----- EXCERPTED RECORDS -----

==> flow/config.mk <==
export PLATFORM = sky130hd
export DESIGN_NAME = shift_reg32
export DESIGN_NICKNAME = shift_reg32
export VERILOG_FILES = /design/flow/design.v
export SDC_FILE = /design/flow/constraint.sdc
export NUM_CORES = 4
export LEC_CHECK = 1
export CORE_AREA = 10 10 98 98
export DIE_AREA = 0 0 108 108
==> flow/design.v <==
`timescale 1 ns/100 ps
module shift_reg32(RST, EN, D, Q, CLK );
input D; 
input CLK;
input RST;
input EN;
output [31:0] Q;
reg [31:0] Q_int;
always @(posedge CLK or posedge RST)
begin
   if (RST) 
   begin
   Q_int = {32{1'b0}};
   end
   else 
   begin
        if (EN)
        begin
		Q_int = Q_int << 1;
		Q_int[0] = D;
        end        
   end
end
assign Q = Q_int;
endmodule
==> flow/constraint.sdc <==
current_design shift_reg32

set clk_period 1.0
set clk_io_pct 0.2

create_clock -name clk0 -period $clk_period [get_ports {CLK}]

set non_clock_inputs [all_inputs -no_clocks]
set_input_delay [expr $clk_period * $clk_io_pct] -clock clk0 $non_clock_inputs
set_output_delay [expr $clk_period * $clk_io_pct] -clock clk0 [all_outputs]
==> flow/run.sh <==
#!/bin/bash
# OpenROAD 26Q1-2900-gdf79404cd8, Yosys 0.63+post, stock flow scripts
make -C /OpenROAD-flow-scripts/flow DESIGN_CONFIG=/design/flow/config.mk WORK_HOME=/design/flow/orfs finish
==> changes_impl.md <==
### Changed

* Routed length per instance at 11.45 um
* Inst Count DP at 236
* Slew Limit Headroom at 87.95%
* Number of diodes at 0
* Yosys stat area at 1349 um^2
* Synthesized cell area at 1349 um^2
* Die height at 108 um
* CP max-delay cell: dfrtp_1
* Final WS setup at 0.01417 ns
* Count of state elements after synthesis at 32
* Type of origin of the critical path: register
* Dpl hpwl at 1974 um
* RR Startpoint: Q_int[3]
* Final setup fails at 0
* Worst EP arrival at 0.79 ns
* Max frequency at 1014 MHz
* Area after DPL at 2043 um^2
* Initial Utilization at 17.64%
* Syn Inst Count at 69
* Worst-path fanout max at 2
* Max-cap viol count at 0
* Sequential fraction of the synthesis area at 59.37%
* Sw Pwr at 1.247 mW
* Worst hold-check path type: in2async
* Routability cong. at 0.6565
* Pins over their slew limit at 0
* Most frequent logic cells in the routed design: 33 x buf_2, 32 x dfrtp_1, 30 x mux2_4
* Area delta synth->final at 49.35%
* IO buf count at 35
* Mapped Avg Cell Area at 19.55 um^2
* WP data required at 0.80 ns
* CTS max path bufs at 2
* Total tool warning count at 27
* Late-Pin Clk Latency at 0.28 ns
* Root buf cell: clkbuf_8
* Final cell count without fillers at 246
* First drt pass iteration count at 2
* Worst-Margin Slew at 0.1807 ns
* Pwr Density at 2615 nW/um^2
* CP peak stage delay at 0.39 ns
* Antenna violations before repair at 0
* Chip area at 11660 um^2
* Row count at 32
* Clock sink count at 32
* Number of top-level pins at 36
* Via Count at 819
* TritonCTS clock tree: yes
* Worst IR Drop VDD at 638.8 uV
* CTS clk-pin slew, worst paths at 0.07 ns
* Min Clock Period, post-route at 0.9858 ns
* Core area at 7647 um^2
* R2R setup slack at 0.02 ns
* Crit path launch: Q_int[3]
* Share of cells above drive strength 1 at 74.31%
* Period utilization at 98.58%
* Critical Setup Path Class: reg2out
* Clock power frac at 19.5%
* Largest net degree at the start of global routing at 33
* Max Clock Skew at 0.006071 ns
* Final non-filler cell area at 2014 um^2
* Crit path buf inv count at 1
* Top Family by Delay on Critical Path: flip-flops
* Chip Width at 108 um
* Final WL at 2817 um
* Global-route wire length before repair at 4905 um
* Switching share of power at 23.67%
* Most frequent logic cell in the layout: buf_2
* Fillcell total at 804
* Number of global-route vias before repair at 923
* Post-layout util at 26.34%
* Status: completed
* Worst path depth at 1
* Static leakage at 1.058 nW
* Final ANT Viol Nets at 0
* Place WS at -0.01691 ns
* Residual DRC count at 0
* Reg power frac at 38.9%
* Grt total ovfl at 0
* R2R depth at 3
* Critical R2R Capture: Q_int[3]
* RSZ-0062 raised after global routing: yes
* Post-CTS Hold Buffers at 0
* H-Tree Depth at 2
* CP cell instances: buf_2
* Critical path capture point type: output port
* Unique cell types at 6
* Synth warnings at 1
* Pint at 4.021 mW
* Part of the power in combinational logic at 41.6%
* TritonCTS buffer count at 5
* Hold Vio Cnt, Final at 0
* Ys cells at 69
* DR iter-0 viols at 7
* GR Util All Layers at 5.085%
* Max FFs per register at 32
* Mean number of vias per cell at 3.329
cell usage after synthesis:
master / count / area share (%)
buf_12: 3 / 4.5
inv_1: 1 / 0.28
mux2_4: 30 / 33
buf_6: 1 / 0.83
mux2_2: 2 / 1.7
dfrtp_1: 32 / 59
layer usage:
| metal | vias to the layer above | part of all wire [%] | track usage, % |
|---|---|---|---|
| li1 | 387 | - | - |
| met1 | 405 | 44 | 6.985 |
| met2 | 22 | 47 | 7.672 |
| met3 | 5 | 6.2 | 1.747 |
| met4 | 0 | 2.8 | 1.050 |
| met5 | - | 0 | 0 |
worst max-delay path by stage:
| stage | to | slack, ns |
|---|---|---|
| CTS | Q[29] | -0.0009 |
| global route | Q[7] | -0.04 |
| finish | Q[3] | 0.01 |
through the flow:
stage	hold slack, ns	TNS, ns	power [mW]
3_5_place_dp	0.5050	-0.2886	4.708
4_1_cts	0.2686	-0.0008960	5.507
3_3_place_gp	0.4994	-0.2512	4.719
6_report	0.2783	0	5.268
5_1_grt	0.2896	-0.5371	5.698
2_1_floorplan	0.3162	0	2.830
timing repair:
item | in CTS | in global routing
pin swaps | 0 | 0
buffers inserted | 9 | 0
setup endpoints to repair | 32 | 39
gates resized | 98 | 6
kinds of logic after synthesis:
logic type	synth area share, %
buffers and inverters	5.566
flip-flops	59.37
multiplexers	35.06
power by group through the flow:
| stage | clock (mW) | combinational (mW) | sequential (mW) |
|---|---|---|---|
| 4_1_cts | 1.09 | 2.37 | 2.04 |
| 5_1_grt | 1.15 | 2.41 | 2.13 |
| 6_report | 1.03 | 2.19 | 2.05 |
area by class of cell:
cell class	count	area, um^2	area share [%]
clock buffers	8	90.09	4.472
inverters	1	3.754	0.1863
multi-input cells	32	473.0	23.48
flip-flops and latches	32	800.8	39.75
well taps	102	127.6	6.335
repair buffers	71	519.2	25.78
No activity file was given, so power comes from the tool's default toggle rates.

-----

■ **WHAT IS REQUIRED**
Your answer should be a single number, namely how many lines of the data above hold "TritonCTS".

■ **YOUR SOLUTION**
2